Responsibility Stool
We need more virtue based furniture. I suggest the honesty sofa,
the loyalty table and the chastity bed.

The gameplay was really average at best and mostly consists of an assortment of jigsaw puzzles, and the usual point-and-click affairs of clicking on and manipulating objects in the background to advance the story. It’s hardly even difficult to lose track of your objectives, with the game having a convenient scroll at the top of the screen that tells you exactly what you are looking for, plus another button that shows you which items are clickable. The truly interesting bit was the odd battle mechanic this game featured. It more of a mental combat meant to deplete an opponent’s will and pump up Feste’s own will with a funny assortment of actions like jogging, making a puppy-dog face and playing dead. Though fun, it didn’t happen nearly enough for me to truly enjoy it.

Battle System
“Don’t make me pee my pants, woman!”

Overall, Message Quest is a pretty decent game that doesn’t quite hit all of its high notes. It’s very pretty, has a decent story and so-so gameplay.
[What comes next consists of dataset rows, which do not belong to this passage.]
This design comes from an exercise in tuning for small area, a short achievable clock period and few clock cycles per item on the open sky130 flow, not from production work. Function was checked by simulation only, so behaviour that the tests miss may differ from the original.

File: flow/config.mk
export PLATFORM = sky130hd
export DESIGN_NAME = arctan
export DESIGN_NICKNAME = arctan
export VERILOG_FILES = /design/flow/design.v
export SDC_FILE = /design/flow/constraint.sdc
export NUM_CORES = 4
export LEC_CHECK = 0
export CAP_MARGIN = 20
export CORE_MARGIN = 2
export CORE_UTILIZATION = 40
export CTS_BUF_LIST = sky130_fd_sc_hd__clkbuf_4 sky130_fd_sc_hd__clkbuf_8
export CTS_CLUSTER_SIZE = 40
export SETUP_SLACK_MARGIN = 1.7
export SLEW_MARGIN = 20
File: flow/constraint.sdc
create_clock -name core_clock -period 5.0 [get_ports {s00_axis_aclk}]
set_input_delay 1.0000 -clock core_clock [delete_from_list [all_inputs] [get_ports {s00_axis_aclk}]]
set_output_delay 1.0000 -clock core_clock [all_outputs]
set_load 0.01 [all_outputs]
File: flow/design.v
module arctan #
	(
		parameter integer C_S00_AXIS_TDATA_WIDTH	= 32,
		parameter integer C_M00_AXIS_TDATA_WIDTH	= 32,
    parameter integer ITERATIONS = 16
	)
	(
		input wire  s00_axis_aclk, s00_axis_aresetn,
		input wire  s00_axis_tlast, s00_axis_tvalid,
		input wire [C_S00_AXIS_TDATA_WIDTH-1 : 0] s00_axis_tdata,
		input wire [(C_S00_AXIS_TDATA_WIDTH/8)-1: 0] s00_axis_tstrb,
		output logic  s00_axis_tready,
		input wire  m00_axis_aclk, m00_axis_aresetn,
		input wire  m00_axis_tready,
		output logic  m00_axis_tvalid, m00_axis_tlast,
		output logic [C_M00_AXIS_TDATA_WIDTH-1 : 0] m00_axis_tdata,
		output logic [(C_M00_AXIS_TDATA_WIDTH/8)-1: 0] m00_axis_tstrb
	);
  logic ov;   
  wire adv = m00_axis_tready | ~ov;
  assign s00_axis_tready = adv;
  wire signed [15:0] x_in = s00_axis_tdata[15:0];
  wire signed [15:0] y_in = s00_axis_tdata[31:16];
  logic s0_v;
  logic [4:0] s0_side;
  logic signed [15:0] s0_x, s0_y;
  logic [1:0] s0_q;
  logic [0:0] s0_b;
  logic s1_v;
  logic [4:0] s1_side;
  logic signed [15:0] s1_x, s1_y;
  logic [1:0] s1_q;
  logic [1:0] s1_b;
  logic s2_v;
  logic [4:0] s2_side;
  logic signed [15:0] s2_x, s2_y;
  logic [1:0] s2_q;
  logic [2:0] s2_b;
  logic s3_v;
  logic [4:0] s3_side;
  logic signed [15:0] s3_x, s3_y;
  logic [1:0] s3_q;
  logic [3:0] s3_b;
  logic s4_v;
  logic [4:0] s4_side;
  logic signed [15:0] s4_x, s4_y;
  logic [1:0] s4_q;
  logic [4:0] s4_b;
  logic s5_v;
  logic [4:0] s5_side;
  logic signed [15:0] s5_x, s5_y;
  logic [1:0] s5_q;
  logic [5:0] s5_b;
  logic s6_v;
  logic [4:0] s6_side;
  logic signed [15:0] s6_x, s6_y;
  logic [1:0] s6_q;
  logic [6:0] s6_b;
  logic s7_v;
  logic [4:0] s7_side;
  logic signed [15:0] s7_x, s7_y;
  logic [1:0] s7_q;
  logic [7:0] s7_b;
  logic s8_v;
  logic [4:0] s8_side;
  logic signed [15:0] s8_x, s8_y;
  logic [1:0] s8_q;
  logic [8:0] s8_b;
  logic s9_v;
  logic [4:0] s9_side;
  logic signed [15:0] s9_x, s9_y;
  logic [1:0] s9_q;
  logic [9:0] s9_b;
  logic s10_v;
  logic [4:0] s10_side;
  logic signed [15:0] s10_x, s10_y;
  logic [1:0] s10_q;
  logic [10:0] s10_b;
  logic s11_v;
  logic [4:0] s11_side;
  logic signed [15:0] s11_x, s11_y;
  logic [1:0] s11_q;
  logic [11:0] s11_b;
  logic s12_v;
  logic [4:0] s12_side;
  logic signed [15:0] s12_x, s12_y;
  logic [1:0] s12_q;
  logic [12:0] s12_b;
  logic s13_v;
  logic [4:0] s13_side;
  logic signed [15:0] s13_x, s13_y;
  logic signed [18:0] s13_kk;
  logic [1:0] s13_q;
  logic [13:0] s13_b;
  logic s14_v;
  logic [4:0] s14_side;
  logic signed [18:0] s14_r;
  logic signed [4:0] s14_pc;
  logic [1:0] s14_bl;
  wire c0_neg = x_in[15];
  wire c0_yneg = y_in[15];
  logic signed [15:0] c0_xf, c0_yf;
  assign c0_xf = (x_in ^ {16{c0_neg}}) + 16'(c0_neg);
  assign c0_yf = (y_in ^ {16{c0_neg}}) + 16'(c0_neg);
  wire c0_dn0 = ~c0_yf[15];   
  logic [0:0] c0_b;
  assign c0_b = {c0_dn0};
  always_ff @(posedge s00_axis_aclk) begin
    if (s00_axis_aresetn == 1'b0) s0_v <= 1'b0;
    else if (adv) s0_v <= s00_axis_tvalid;
  end
  always_ff @(posedge s00_axis_aclk) begin
    if (adv) begin
      s0_x <= c0_xf;
      s0_y <= c0_yf;
      s0_q <= {c0_neg, c0_yneg};
      s0_b <= c0_b;
      s0_side <= {s00_axis_tlast, s00_axis_tstrb};
    end
  end
  wire c1_d0 = s0_b[0];   
  logic signed [15:0] c1_x1, c1_y1;
  logic signed [15:0] c1_x1_op;
  assign c1_x1_op = (s0_y >>> 0);
  logic [16:0] c1_x1_s;
  assign c1_x1_s = {s0_x, 1'b1} + {c1_x1_op ^ {16{s0_y[15]}}, s0_y[15]};
  assign c1_x1 = c1_x1_s[16:1];
  logic signed [15:0] c1_y1_op;
  assign c1_y1_op = (s0_x >>> 0);
  logic [16:0] c1_y1_s;
  assign c1_y1_s = {s0_y, 1'b1} + {c1_y1_op ^ {16{c1_d0}}, c1_d0};
  assign c1_y1 = c1_y1_s[16:1];
  wire c1_dn1 = ~c1_y1[15];   
  logic [1:0] c1_b;
  assign c1_b = {c1_dn1, s0_b};
  always_ff @(posedge s00_axis_aclk) begin
    if (s00_axis_aresetn == 1'b0) s1_v <= 1'b0;
    else if (adv) s1_v <= s0_v;
  end
  always_ff @(posedge s00_axis_aclk) begin
    if (adv) begin
      s1_x <= c1_x1;
      s1_y <= c1_y1;
      s1_q <= s0_q;
      s1_b <= c1_b;
      s1_side <= s0_side;
    end
  end
  wire c2_d1 = s1_b[1];   
  logic signed [15:0] c2_x2, c2_y2;
  logic signed [15:0] c2_x2_op;
  assign c2_x2_op = (s1_y >>> 1);
  logic [16:0] c2_x2_s;
  assign c2_x2_s = {s1_x, 1'b1} + {c2_x2_op ^ {16{s1_y[15]}}, s1_y[15]};
  assign c2_x2 = c2_x2_s[16:1];
  logic signed [15:0] c2_y2_op;
  assign c2_y2_op = (s1_x >>> 1);
  logic [16:0] c2_y2_s;
  assign c2_y2_s = {s1_y, 1'b1} + {c2_y2_op ^ {16{c2_d1}}, c2_d1};
  assign c2_y2 = c2_y2_s[16:1];
  wire c2_dn2 = ~c2_y2[15];   
  logic [2:0] c2_b;
  assign c2_b = {c2_dn2, s1_b};
  always_ff @(posedge s00_axis_aclk) begin
    if (s00_axis_aresetn == 1'b0) s2_v <= 1'b0;
    else if (adv) s2_v <= s1_v;
  end
  always_ff @(posedge s00_axis_aclk) begin
    if (adv) begin
      s2_x <= c2_x2;
      s2_y <= c2_y2;
      s2_q <= s1_q;
      s2_b <= c2_b;
      s2_side <= s1_side;
    end
  end
  wire c3_d2 = s2_b[2];   
  logic signed [15:0] c3_x3, c3_y3;
  logic signed [15:0] c3_x3_op;
  assign c3_x3_op = (s2_y >>> 2);
  logic [16:0] c3_x3_s;
  assign c3_x3_s = {s2_x, 1'b1} + {c3_x3_op ^ {16{s2_y[15]}}, s2_y[15]};
  assign c3_x3 = c3_x3_s[16:1];
  logic signed [15:0] c3_y3_op;
  assign c3_y3_op = (s2_x >>> 2);
  logic [16:0] c3_y3_s;
  assign c3_y3_s = {s2_y, 1'b1} + {c3_y3_op ^ {16{c3_d2}}, c3_d2};
  assign c3_y3 = c3_y3_s[16:1];
  wire c3_dn3 = ~c3_y3[15];   
  logic [3:0] c3_b;
  assign c3_b = {c3_dn3, s2_b};
  always_ff @(posedge s00_axis_aclk) begin
    if (s00_axis_aresetn == 1'b0) s3_v <= 1'b0;
    else if (adv) s3_v <= s2_v;
  end
  always_ff @(posedge s00_axis_aclk) begin
    if (adv) begin
      s3_x <= c3_x3;
      s3_y <= c3_y3;
      s3_q <= s2_q;
      s3_b <= c3_b;
      s3_side <= s2_side;
    end
  end
  wire c4_d3 = s3_b[3];   
  logic signed [15:0] c4_x4, c4_y4;
  logic signed [15:0] c4_x4_op;
  assign c4_x4_op = (s3_y >>> 3);
  logic [16:0] c4_x4_s;
  assign c4_x4_s = {s3_x, 1'b1} + {c4_x4_op ^ {16{s3_y[15]}}, s3_y[15]};
  assign c4_x4 = c4_x4_s[16:1];
  logic signed [15:0] c4_y4_op;
  assign c4_y4_op = (s3_x >>> 3);
  logic [16:0] c4_y4_s;
  assign c4_y4_s = {s3_y, 1'b1} + {c4_y4_op ^ {16{c4_d3}}, c4_d3};
  assign c4_y4 = c4_y4_s[16:1];
  wire c4_dn4 = ~c4_y4[15];   
  logic [4:0] c4_b;
  assign c4_b = {c4_dn4, s3_b};
  always_ff @(posedge s00_axis_aclk) begin
    if (s00_axis_aresetn == 1'b0) s4_v <= 1'b0;
    else if (adv) s4_v <= s3_v;
  end
  always_ff @(posedge s00_axis_aclk) begin
    if (adv) begin
      s4_x <= c4_x4;
      s4_y <= c4_y4;
      s4_q <= s3_q;
      s4_b <= c4_b;
      s4_side <= s3_side;
    end
  end
  wire c5_d4 = s4_b[4];   
  logic signed [15:0] c5_x5, c5_y5;
  logic signed [15:0] c5_x5_op;
  assign c5_x5_op = (s4_y >>> 4);
  logic [16:0] c5_x5_s;
  assign c5_x5_s = {s4_x, 1'b1} + {c5_x5_op ^ {16{s4_y[15]}}, s4_y[15]};
  assign c5_x5 = c5_x5_s[16:1];
  logic signed [15:0] c5_y5_op;
  assign c5_y5_op = (s4_x >>> 4);
  logic [16:0] c5_y5_s;
  assign c5_y5_s = {s4_y, 1'b1} + {c5_y5_op ^ {16{c5_d4}}, c5_d4};
  assign c5_y5 = c5_y5_s[16:1];
  wire c5_dn5 = ~c5_y5[15];   
  logic [5:0] c5_b;
  assign c5_b = {c5_dn5, s4_b};
  always_ff @(posedge s00_axis_aclk) begin
    if (s00_axis_aresetn == 1'b0) s5_v <= 1'b0;
    else if (adv) s5_v <= s4_v;
  end
  always_ff @(posedge s00_axis_aclk) begin
    if (adv) begin
      s5_x <= c5_x5;
      s5_y <= c5_y5;
      s5_q <= s4_q;
      s5_b <= c5_b;
      s5_side <= s4_side;
    end
  end
  wire c6_d5 = s5_b[5];   
  logic signed [15:0] c6_x6, c6_y6;
  logic signed [15:0] c6_x6_op;
  assign c6_x6_op = (s5_y >>> 5);
  logic [16:0] c6_x6_s;
  assign c6_x6_s = {s5_x, 1'b1} + {c6_x6_op ^ {16{s5_y[15]}}, s5_y[15]};
  assign c6_x6 = c6_x6_s[16:1];
  logic signed [15:0] c6_y6_op;
  assign c6_y6_op = (s5_x >>> 5);
  logic [16:0] c6_y6_s;
  assign c6_y6_s = {s5_y, 1'b1} + {c6_y6_op ^ {16{c6_d5}}, c6_d5};
  assign c6_y6 = c6_y6_s[16:1];
  wire c6_dn6 = ~c6_y6[15];   
  logic [6:0] c6_b;
  assign c6_b = {c6_dn6, s5_b};
  always_ff @(posedge s00_axis_aclk) begin
    if (s00_axis_aresetn == 1'b0) s6_v <= 1'b0;
    else if (adv) s6_v <= s5_v;
  end
  always_ff @(posedge s00_axis_aclk) begin
    if (adv) begin
      s6_x <= c6_x6;
      s6_y <= c6_y6;
      s6_q <= s5_q;
      s6_b <= c6_b;
      s6_side <= s5_side;
    end
  end
  wire c7_d6 = s6_b[6];   
  logic signed [15:0] c7_x7, c7_y7;
  logic signed [15:0] c7_x7_op;
  assign c7_x7_op = (s6_y >>> 6);
  logic [16:0] c7_x7_s;
  assign c7_x7_s = {s6_x, 1'b1} + {c7_x7_op ^ {16{s6_y[15]}}, s6_y[15]};
  assign c7_x7 = c7_x7_s[16:1];
  logic signed [15:0] c7_y7_op;
  assign c7_y7_op = (s6_x >>> 6);
  logic [16:0] c7_y7_s;
  assign c7_y7_s = {s6_y, 1'b1} + {c7_y7_op ^ {16{c7_d6}}, c7_d6};
  assign c7_y7 = c7_y7_s[16:1];
  wire c7_dn7 = ~c7_y7[15];   
  logic [7:0] c7_b;
  assign c7_b = {c7_dn7, s6_b};
  always_ff @(posedge s00_axis_aclk) begin
    if (s00_axis_aresetn == 1'b0) s7_v <= 1'b0;
    else if (adv) s7_v <= s6_v;
  end
  always_ff @(posedge s00_axis_aclk) begin
    if (adv) begin
      s7_x <= c7_x7;
      s7_y <= c7_y7;
      s7_q <= s6_q;
      s7_b <= c7_b;
      s7_side <= s6_side;
    end
  end
  wire c8_d7 = s7_b[7];   
  logic signed [15:0] c8_x8, c8_y8;
  logic signed [15:0] c8_x8_op;
  assign c8_x8_op = (s7_y >>> 7);
  logic [16:0] c8_x8_s;
  assign c8_x8_s = {s7_x, 1'b1} + {c8_x8_op ^ {16{s7_y[15]}}, s7_y[15]};
  assign c8_x8 = c8_x8_s[16:1];
  logic signed [15:0] c8_y8_op;
  assign c8_y8_op = (s7_x >>> 7);
  logic [16:0] c8_y8_s;
  assign c8_y8_s = {s7_y, 1'b1} + {c8_y8_op ^ {16{c8_d7}}, c8_d7};
  assign c8_y8 = c8_y8_s[16:1];
  wire c8_dn8 = ~c8_y8[15];   
  logic [8:0] c8_b;
  assign c8_b = {c8_dn8, s7_b};
  always_ff @(posedge s00_axis_aclk) begin
    if (s00_axis_aresetn == 1'b0) s8_v <= 1'b0;
    else if (adv) s8_v <= s7_v;
  end
  always_ff @(posedge s00_axis_aclk) begin
    if (adv) begin
      s8_x <= c8_x8;
      s8_y <= c8_y8;
      s8_q <= s7_q;
      s8_b <= c8_b;
      s8_side <= s7_side;
    end
  end
  wire c9_d8 = s8_b[8];   
  logic signed [15:0] c9_x9, c9_y9;
  logic signed [15:0] c9_x9_op;
  assign c9_x9_op = (s8_y >>> 8);
  logic [16:0] c9_x9_s;
  assign c9_x9_s = {s8_x, 1'b1} + {c9_x9_op ^ {16{s8_y[15]}}, s8_y[15]};
  assign c9_x9 = c9_x9_s[16:1];
  logic signed [15:0] c9_y9_op;
  assign c9_y9_op = (s8_x >>> 8);
  logic [16:0] c9_y9_s;
  assign c9_y9_s = {s8_y, 1'b1} + {c9_y9_op ^ {16{c9_d8}}, c9_d8};
  assign c9_y9 = c9_y9_s[16:1];
  wire c9_dn9 = ~c9_y9[15];   
  logic [9:0] c9_b;
  assign c9_b = {c9_dn9, s8_b};
  always_ff @(posedge s00_axis_aclk) begin
    if (s00_axis_aresetn == 1'b0) s9_v <= 1'b0;
    else if (adv) s9_v <= s8_v;
  end
  always_ff @(posedge s00_axis_aclk) begin
    if (adv) begin
      s9_x <= c9_x9;
      s9_y <= c9_y9;
      s9_q <= s8_q;
      s9_b <= c9_b;
      s9_side <= s8_side;
    end
  end
  wire c10_d9 = s9_b[9];   
  logic signed [15:0] c10_x10, c10_y10;
  logic signed [15:0] c10_x10_op;
  assign c10_x10_op = (s9_y >>> 9);
  logic [16:0] c10_x10_s;
  assign c10_x10_s = {s9_x, 1'b1} + {c10_x10_op ^ {16{s9_y[15]}}, s9_y[15]};
  assign c10_x10 = c10_x10_s[16:1];
  logic signed [15:0] c10_y10_op;
  assign c10_y10_op = (s9_x >>> 9);
  logic [16:0] c10_y10_s;
  assign c10_y10_s = {s9_y, 1'b1} + {c10_y10_op ^ {16{c10_d9}}, c10_d9};
  assign c10_y10 = c10_y10_s[16:1];
  wire c10_dn10 = ~c10_y10[15];   
  logic [10:0] c10_b;
  assign c10_b = {c10_dn10, s9_b};
  always_ff @(posedge s00_axis_aclk) begin
    if (s00_axis_aresetn == 1'b0) s10_v <= 1'b0;
    else if (adv) s10_v <= s9_v;
  end
  always_ff @(posedge s00_axis_aclk) begin
    if (adv) begin
      s10_x <= c10_x10;
      s10_y <= c10_y10;
      s10_q <= s9_q;
      s10_b <= c10_b;
      s10_side <= s9_side;
    end
  end
  wire c11_d10 = s10_b[10];   
  logic signed [15:0] c11_x11, c11_y11;
  logic signed [15:0] c11_x11_op;
  assign c11_x11_op = (s10_y >>> 10);
  logic [16:0] c11_x11_s;
  assign c11_x11_s = {s10_x, 1'b1} + {c11_x11_op ^ {16{s10_y[15]}}, s10_y[15]};
  assign c11_x11 = c11_x11_s[16:1];
  logic signed [15:0] c11_y11_op;
  assign c11_y11_op = (s10_x >>> 10);
  logic [16:0] c11_y11_s;
  assign c11_y11_s = {s10_y, 1'b1} + {c11_y11_op ^ {16{c11_d10}}, c11_d10};
  assign c11_y11 = c11_y11_s[16:1];
  wire c11_dn11 = ~c11_y11[15];   
  logic [11:0] c11_b;
  assign c11_b = {c11_dn11, s10_b};
  always_ff @(posedge s00_axis_aclk) begin
    if (s00_axis_aresetn == 1'b0) s11_v <= 1'b0;
    else if (adv) s11_v <= s10_v;
  end
  always_ff @(posedge s00_axis_aclk) begin
    if (adv) begin
      s11_x <= c11_x11;
      s11_y <= c11_y11;
      s11_q <= s10_q;
      s11_b <= c11_b;
      s11_side <= s10_side;
    end
  end
  wire c12_d11 = s11_b[11];   
  logic signed [15:0] c12_x12, c12_y12;
  logic signed [15:0] c12_x12_op;
  assign c12_x12_op = (s11_y >>> 11);
  logic [16:0] c12_x12_s;
  assign c12_x12_s = {s11_x, 1'b1} + {c12_x12_op ^ {16{s11_y[15]}}, s11_y[15]};
  assign c12_x12 = c12_x12_s[16:1];
  logic signed [15:0] c12_y12_op;
  assign c12_y12_op = (s11_x >>> 11);
  logic [16:0] c12_y12_s;
  assign c12_y12_s = {s11_y, 1'b1} + {c12_y12_op ^ {16{c12_d11}}, c12_d11};
  assign c12_y12 = c12_y12_s[16:1];
  wire c12_dn12 = ~c12_y12[15];   
  logic [12:0] c12_b;
  assign c12_b = {c12_dn12, s11_b};
  always_ff @(posedge s00_axis_aclk) begin
    if (s00_axis_aresetn == 1'b0) s12_v <= 1'b0;
    else if (adv) s12_v <= s11_v;
  end
  always_ff @(posedge s00_axis_aclk) begin
    if (adv) begin
      s12_x <= c12_x12;
      s12_y <= c12_y12;
      s12_q <= s11_q;
      s12_b <= c12_b;
      s12_side <= s11_side;
    end
  end
  wire c13_d12 = s12_b[12];   
  logic signed [15:0] c13_x13, c13_y13;
  logic signed [15:0] c13_x13_op;
  assign c13_x13_op = (s12_y >>> 12);
  logic [16:0] c13_x13_s;
  assign c13_x13_s = {s12_x, 1'b1} + {c13_x13_op ^ {16{s12_y[15]}}, s12_y[15]};
  assign c13_x13 = c13_x13_s[16:1];
  logic signed [15:0] c13_y13_op;
  assign c13_y13_op = (s12_x >>> 12);
  logic [16:0] c13_y13_s;
  assign c13_y13_s = {s12_y, 1'b1} + {c13_y13_op ^ {16{c13_d12}}, c13_d12};
  assign c13_y13 = c13_y13_s[16:1];
  logic signed [18:0] c13_k, c13_kc;
  logic [18:0] c13_kt;
  assign c13_kc = s12_q[1] ? (s12_q[0] ? -19'sd160052 : 19'sd45834) : -19'sd57109;
  assign c13_kt = (s12_b[4] ? (s12_b[3] ? (s12_b[2] ? (s12_b[1] ? (s12_b[0] ? 19'd110146 : 19'd58676) : (s12_b[0] ? 19'd79762 : 19'd28292)) : (s12_b[1] ? (s12_b[0] ? 19'd94092 : 19'd42622) : (s12_b[0] ? 19'd63708 : 19'd12238))) : (s12_b[2] ? (s12_b[1] ? (s12_b[0] ? 19'd101998 : 19'd50528) : (s12_b[0] ? 19'd71614 : 19'd20144)) : (s12_b[1] ? (s12_b[0] ? 19'd85944 : 19'd34474) : (s12_b[0] ? 19'd55560 : 19'd4090)))) : (s12_b[3] ? (s12_b[2] ? (s12_b[1] ? (s12_b[0] ? 19'd106056 : 19'd54586) : (s12_b[0] ? 19'd75672 : 19'd24202)) : (s12_b[1] ? (s12_b[0] ? 19'd90002 : 19'd38532) : (s12_b[0] ? 19'd59618 : 19'd8148))) : (s12_b[2] ? (s12_b[1] ? (s12_b[0] ? 19'd97908 : 19'd46438) : (s12_b[0] ? 19'd67524 : 19'd16054)) : (s12_b[1] ? (s12_b[0] ? 19'd81854 : 19'd30384) : (s12_b[0] ? 19'd51470 : 19'd0)))));
  assign c13_k = c13_kc + c13_kt;
  wire c13_dn13 = ~c13_y13[15];   
  logic [13:0] c13_b;
  assign c13_b = {c13_dn13, s12_b};
  always_ff @(posedge s00_axis_aclk) begin
    if (s00_axis_aresetn == 1'b0) s13_v <= 1'b0;
    else if (adv) s13_v <= s12_v;
  end
  always_ff @(posedge s00_axis_aclk) begin
    if (adv) begin
      s13_x <= c13_x13;
      s13_y <= c13_y13;
      s13_kk <= c13_k;
      s13_q <= s12_q;
      s13_b <= c13_b;
      s13_side <= s12_side;
    end
  end
  wire c14_d13 = s13_b[13];   
  logic signed [15:0] c14_y14;
  logic signed [15:0] c14_y14_op;
  assign c14_y14_op = (s13_x >>> 13);
  logic [16:0] c14_y14_s;
  assign c14_y14_s = {s13_y, 1'b1} + {c14_y14_op ^ {16{c14_d13}}, c14_d13};
  assign c14_y14 = c14_y14_s[16:1];
  wire c14_d14 = ~c14_y14[15];   
  logic signed [18:0] c14_k;
  assign c14_k = s13_kk;
  logic [18:0] c14_bv;
  assign c14_bv = {1'b0, 1'b0, 1'b0, 1'b0, 1'b0, 1'b0, 1'b0, s13_b[5], s13_b[6], s13_b[7], s13_b[8], s13_b[9], s13_b[10], s13_b[11], s13_b[12], 1'b0, 1'b0, 1'b0, 1'b0};
  logic signed [18:0] c14_r;
  logic [8:0] c14_lo;
  assign c14_lo = {1'b0, c14_k[11:4]} + {1'b0, c14_bv[11:4]};
  logic [6:0] c14_h0, c14_h1;
  assign c14_h0 = c14_k[18:12];
  assign c14_h1 = c14_k[18:12] + 7'd1;
  assign c14_r = {c14_lo[8] ? c14_h1 : c14_h0, c14_lo[7:0], c14_k[3:0]};
  logic [3:0] c14_pc;   
  assign c14_pc = 4'(s13_b[5]) + 4'(s13_b[6]) + 4'(s13_b[7]) + 4'(s13_b[8]) + 4'(s13_b[9]) + 4'(s13_b[10]) + 4'(s13_b[11]) + 4'(s13_b[12]);
  logic signed [4:0] c14_t;
  assign c14_t = {3'b000, s13_b[13], s13_b[13]} - {1'b0, c14_pc};
  logic [14:0] c14_b;
  assign c14_b = {c14_d14, s13_b};
  always_ff @(posedge s00_axis_aclk) begin
    if (s00_axis_aresetn == 1'b0) s14_v <= 1'b0;
    else if (adv) s14_v <= s13_v;
  end
  always_ff @(posedge s00_axis_aclk) begin
    if (adv) begin
      s14_r <= c14_r;
      s14_pc <= c14_t;
      s14_bl <= c14_b[14:13];
      s14_side <= s13_side;
    end
  end
  logic signed [18:0] c15_ph;
  logic [18:0] c15_su;
  assign c15_su = {s14_r[18:1], 1'b1} + {18'(s14_pc), s14_bl[1]};
  assign c15_ph = {c15_su[18:1], s14_r[0]};
  logic signed [18:0] o_ph;
  logic [4:0] o_side;
  always_ff @(posedge s00_axis_aclk) begin
    if (s00_axis_aresetn == 1'b0) ov <= 1'b0;
    else if (adv) ov <= s14_v;
  end
  always_ff @(posedge s00_axis_aclk) begin
    if (adv) begin
      o_ph <= c15_ph;
      o_side <= s14_side;
    end
  end
  assign m00_axis_tvalid = ov;
  assign m00_axis_tdata = {{(C_M00_AXIS_TDATA_WIDTH-19){o_ph[18]}}, o_ph};
  assign m00_axis_tlast = o_side[4];
  assign m00_axis_tstrb = o_side[3:0];
endmodule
It’s also pretty short with it taking me all of an hour and a half  to complete, even as I took the time to explore my every option. To make up for the length of the game, the price point is befittingly lower, coming in at just under three dollars on Steam. While Message Quest isn’t necessarily ground breaking or a shining example of its genre, I can see it being the perfect video game chaser to play in between longer games since there is still some enjoyment to be had.